--- src/rtl/sfs_pkg.sv ---
// Shared types and the opcode shape table for the flash command sequencer.
// Assumes single-bit SPI; the table is pure combinational decode.
package sfs_pkg;

    typedef enum logic [1:0] {DIR_NONE = 2'd0, DIR_RD = 2'd1, DIR_WR = 2'd2} dir_e;

    typedef struct packed {
        logic known;
        logic addr3;
        logic dummy;
        dir_e dir;
        logic pollable;
    } shape_t;

    typedef enum logic [1:0] {PH_OPC, PH_ADDR, PH_DUMMY, PH_DATA} phase_e;
    typedef enum logic [1:0] {ST_IDLE, ST_XFER, ST_GAP} state_e;

    localparam logic [7:0] OPC_WEN   = 8'h06;
    localparam logic [7:0] OPC_WDIS  = 8'h04;
    localparam logic [7:0] OPC_STAT  = 8'h05;
    localparam logic [7:0] OPC_IDENT = 8'h9F;
    localparam logic [7:0] OPC_RD    = 8'h03;
    localparam logic [7:0] OPC_RDF   = 8'h0B;
    localparam logic [7:0] OPC_PROG  = 8'h02;
    localparam logic [7:0] OPC_ER4K  = 8'h20;
    localparam logic [7:0] OPC_ER64K = 8'hD8;
    localparam logic [7:0] OPC_ERALL = 8'hC7;
    localparam logic [7:0] OPC_SLEEP = 8'hB9;
    localparam logic [7:0] OPC_WAKE  = 8'hAB;

    // Map an opcode to its frame shape; unknown codes return known = 0.
    function automatic shape_t shape_of(input logic [7:0] op);
        shape_t s;
        s = '0;
        case (op)
            OPC_WEN, OPC_WDIS, OPC_SLEEP, OPC_WAKE: s.known = 1'b1;
            OPC_STAT, OPC_IDENT: begin
                s.known = 1'b1;
                s.dir   = DIR_RD;
            end
            OPC_RD: begin
                s.known = 1'b1;
                s.addr3 = 1'b1;
                s.dir   = DIR_RD;
            end
            OPC_RDF: begin
                s.known = 1'b1;
                s.addr3 = 1'b1;
                s.dummy = 1'b1;
                s.dir   = DIR_RD;
            end
            OPC_PROG: begin
                s.known    = 1'b1;
                s.addr3    = 1'b1;
                s.dir      = DIR_WR;
                s.pollable = 1'b1;
            end
            OPC_ER4K, OPC_ER64K: begin
                s.known    = 1'b1;
                s.addr3    = 1'b1;
                s.pollable = 1'b1;
            end
            OPC_ERALL: begin
                s.known    = 1'b1;
                s.pollable = 1'b1;
            end
            default: s = '0;
        endcase
        return s;
    endfunction

endpackage

--- src/rtl/sfs_decode.sv ---
// Request decoder: looks up the frame shape of an opcode and decides whether
// the request must be refused (unknown opcode or over-long page program).
// Assumes nbytes is wide enough to hold MAX_PROG + 1.
module sfs_decode
    import sfs_pkg::*;
#(
    parameter int LEN_W    = 9,
    parameter int MAX_PROG = 256
) (
    input  logic [7:0]       op,
    input  logic [LEN_W-1:0] len,
    output shape_t           shape,
    output logic             reject
);

    // Combinational table lookup and refusal rule.
    always_comb begin
        shape  = shape_of(op);
        reject = !shape.known ||
                 ((shape.dir == DIR_WR) && (len > LEN_W'(MAX_PROG)));
    end

endmodule

--- src/rtl/sfs_bitshift.sv ---
// Byte serialiser for SPI mode 0. A load pulse starts one byte; bits leave
// MSB first, miso is sampled on each rising sclk, and byte_done pulses in the
// cycle after the eighth falling edge with the received byte on rx_byte.
// Assumes HALF_CLKS >= 1 system clocks per sclk half period.
module sfs_bitshift #(
    parameter int HALF_CLKS = 2
) (
    input  logic       clk,
    input  logic       rst_n,
    input  logic       load,
    input  logic [7:0] tx_byte,
    input  logic       miso,
    output logic       sclk,
    output logic       mosi,
    output logic       byte_done,
    output logic [7:0] rx_byte
);

    localparam int HCW = $clog2(HALF_CLKS + 1);

    logic [HCW-1:0] hcnt;
    logic [2:0]     bitn;
    logic [7:0]     tx_sr;
    logic [7:0]     rx_sr;
    logic           active;

    assign mosi    = tx_sr[7];
    assign rx_byte = rx_sr;

    // Half-period timer, clock toggling and the two shift registers.
    always_ff @(posedge clk) begin
        if (!rst_n) begin
            hcnt      <= '0;
            bitn      <= '0;
            tx_sr     <= '0;
            rx_sr     <= '0;
            active    <= 1'b0;
            sclk      <= 1'b0;
            byte_done <= 1'b0;
        end else begin
            byte_done <= 1'b0;
            if (load) begin
                tx_sr  <= tx_byte;
                bitn   <= '0;
                hcnt   <= '0;
                active <= 1'b1;
                sclk   <= 1'b0;
            end else if (active) begin
                if (hcnt == HCW'(HALF_CLKS - 1)) begin
                    hcnt <= '0;
                    if (!sclk) begin
                        sclk  <= 1'b1;
                        rx_sr <= {rx_sr[6:0], miso};
                    end else begin
                        sclk <= 1'b0;
                        if (bitn == 3'd7) begin
                            active    <= 1'b0;
                            byte_done <= 1'b1;
                        end else begin
                            bitn  <= bitn + 3'd1;
                            tx_sr <= {tx_sr[6:0], 1'b0};
                        end
                    end
                end else begin
                    hcnt <= hcnt + HCW'(1);
                end
            end
        end
    end

endmodule

--- src/rtl/sfs_frame_ctrl.sv ---
// Frame sequencer: walks opcode, address, dummy and data phases byte by byte,
// owns chip select and the inter-frame gap, and runs the status-poll loop.
// Assumes the serialiser reports each byte with a single byte_done pulse and
// that wr_data holds the next write byte whenever a byte may be taken.
module sfs_frame_ctrl
    import sfs_pkg::*;
#(
    parameter int LEN_W    = 9,
    parameter int GAP_CLKS = 4
) (
    input  logic             clk,
    input  logic             rst_n,
    input  logic             start,
    input  logic [7:0]       op,
    input  logic [23:0]      addr,
    input  logic [LEN_W-1:0] len,
    input  logic             auto_poll,
    input  shape_t           shape,
    input  logic             reject,
    input  logic [7:0]       wr_data,
    input  logic             byte_done,
    input  logic [7:0]       rx_byte,
    output logic             load,
    output logic [7:0]       tx_byte,
    output logic             cs_n,
    output logic             busy,
    output logic             done,
    output logic             err,
    output logic             rd_valid,
    output logic [7:0]       rd_data,
    output logic             wr_req
);

    localparam int GCW = $clog2(GAP_CLKS + 1);

    state_e           st;
    phase_e           ph;
    shape_t           sh_r;
    logic [LEN_W-1:0] len_r;
    logic [LEN_W-1:0] left;
    logic [23:0]      addr_r;
    logic             polling;
    logic             need_poll;
    logic [GCW-1:0]   gcnt;

    shape_t           act_sh;
    logic [LEN_W-1:0] act_len;
    logic             has_data;
    logic [7:0]       data_byte;
    logic             to_tail;
    logic             nx_end;
    phase_e           nx_ph;
    logic [7:0]       nx_byte;
    logic [LEN_W-1:0] nx_left;
    logic             nx_take;

    assign busy = (st != ST_IDLE);

    // Effective shape: a poll frame is a status read of one byte.
    always_comb begin
        act_sh    = polling ? shape_of(OPC_STAT) : sh_r;
        act_len   = polling ? LEN_W'(1) : len_r;
        has_data  = (act_sh.dir != DIR_NONE) && (act_len != '0);
        data_byte = (act_sh.dir == DIR_WR) ? wr_data : 8'h00;
    end

    // Choose the byte that follows the one just finished, or end the frame.
    always_comb begin
        nx_end  = 1'b0;
        nx_ph   = ph;
        nx_byte = 8'h00;
        nx_left = left;
        nx_take = 1'b0;
        to_tail = 1'b0;
        case (ph)
            PH_OPC: begin
                if (act_sh.addr3) begin
                    nx_ph   = PH_ADDR;
                    nx_byte = addr_r[23:16];
                    nx_left = LEN_W'(2);
                end else if (act_sh.dummy) begin
                    nx_ph = PH_DUMMY;
                end else begin
                    to_tail = 1'b1;
                end
            end
            PH_ADDR: begin
                if (left == LEN_W'(2)) begin
                    nx_byte = addr_r[15:8];
                    nx_left = LEN_W'(1);
                end else if (left == LEN_W'(1)) begin
                    nx_byte = addr_r[7:0];
                    nx_left = '0;
                end else if (act_sh.dummy) begin
                    nx_ph = PH_DUMMY;
                end else begin
                    to_tail = 1'b1;
                end
            end
            PH_DUMMY: to_tail = 1'b1;
            PH_DATA: begin
                if (left != '0) begin
                    nx_byte = data_byte;
                    nx_left = left - LEN_W'(1);
                    nx_take = (act_sh.dir == DIR_WR);
                end else begin
                    nx_end = 1'b1;
                end
            end
            default: nx_end = 1'b1;
        endcase
        if (to_tail) begin
            if (has_data) begin
                nx_ph   = PH_DATA;
                nx_byte = data_byte;
                nx_left = act_len - LEN_W'(1);
                nx_take = (act_sh.dir == DIR_WR);
            end else begin
                nx_end = 1'b1;
            end
        end
    end

    // Request acceptance, byte sequencing, gap timing and the poll loop.
    always_ff @(posedge clk) begin
        if (!rst_n) begin
            st        <= ST_IDLE;
            ph        <= PH_OPC;
            sh_r      <= '0;
            len_r     <= '0;
            left      <= '0;
            addr_r    <= '0;
            polling   <= 1'b0;
            need_poll <= 1'b0;
            gcnt      <= '0;
            load      <= 1'b0;
            tx_byte   <= '0;
            cs_n      <= 1'b1;
            done      <= 1'b0;
            err       <= 1'b0;
            rd_valid  <= 1'b0;
            rd_data   <= '0;
            wr_req    <= 1'b0;
        end else begin
            load     <= 1'b0;
            done     <= 1'b0;
            err      <= 1'b0;
            rd_valid <= 1'b0;
            wr_req   <= 1'b0;
            case (st)
                ST_IDLE: begin
                    if (start) begin
                        if (reject) begin
                            err <= 1'b1;
                        end else begin
                            sh_r      <= shape;
                            len_r     <= len;
                            addr_r    <= addr;
                            polling   <= 1'b0;
                            need_poll <= auto_poll && shape.pollable;
                            cs_n      <= 1'b0;
                            load      <= 1'b1;
                            tx_byte   <= op;
                            ph        <= PH_OPC;
                            st        <= ST_XFER;
                        end
                    end
                end
                ST_XFER: begin
                    if (byte_done) begin
                        if ((ph == PH_DATA) && (act_sh.dir == DIR_RD)) begin
                            if (polling) begin
                                need_poll <= rx_byte[0];
                            end else begin
                                rd_valid <= 1'b1;
                                rd_data  <= rx_byte;
                            end
                        end
                        if (nx_end) begin
                            cs_n <= 1'b1;
                            gcnt <= '0;
                            st   <= ST_GAP;
                        end else begin
                            load    <= 1'b1;
                            tx_byte <= nx_byte;
                            ph      <= nx_ph;
                            left    <= nx_left;
                            wr_req  <= nx_take;
                        end
                    end
                end
                ST_GAP: begin
                    if (gcnt == GCW'(GAP_CLKS - 1)) begin
                        if (need_poll) begin
                            polling <= 1'b1;
                            cs_n    <= 1'b0;
                            load    <= 1'b1;
                            tx_byte <= OPC_STAT;
                            ph      <= PH_OPC;
                            st      <= ST_XFER;
                        end else begin
                            done <= 1'b1;
                            st   <= ST_IDLE;
                        end
                    end else begin
                        gcnt <= gcnt + GCW'(1);
                    end
                end
                default: st <= ST_IDLE;
            endcase
        end
    end

endmodule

──────────

Instructions to follow: Lines from the start of the material through the line containing "localparam logic [7:0] OPC_WDIS" are wanted. Write them out exactly.

Reply to the exercise:
--- src/rtl/sfs_pkg.sv ---
// Shared types and the opcode shape table for the flash command sequencer.
// Assumes single-bit SPI; the table is pure combinational decode.
package sfs_pkg;

    typedef enum logic [1:0] {DIR_NONE = 2'd0, DIR_RD = 2'd1, DIR_WR = 2'd2} dir_e;

    typedef struct packed {
        logic known;
        logic addr3;
        logic dummy;
        dir_e dir;
        logic pollable;
    } shape_t;

    typedef enum logic [1:0] {PH_OPC, PH_ADDR, PH_DUMMY, PH_DATA} phase_e;
    typedef enum logic [1:0] {ST_IDLE, ST_XFER, ST_GAP} state_e;

    localparam logic [7:0] OPC_WEN   = 8'h06;
    localparam logic [7:0] OPC_WDIS  = 8'h04;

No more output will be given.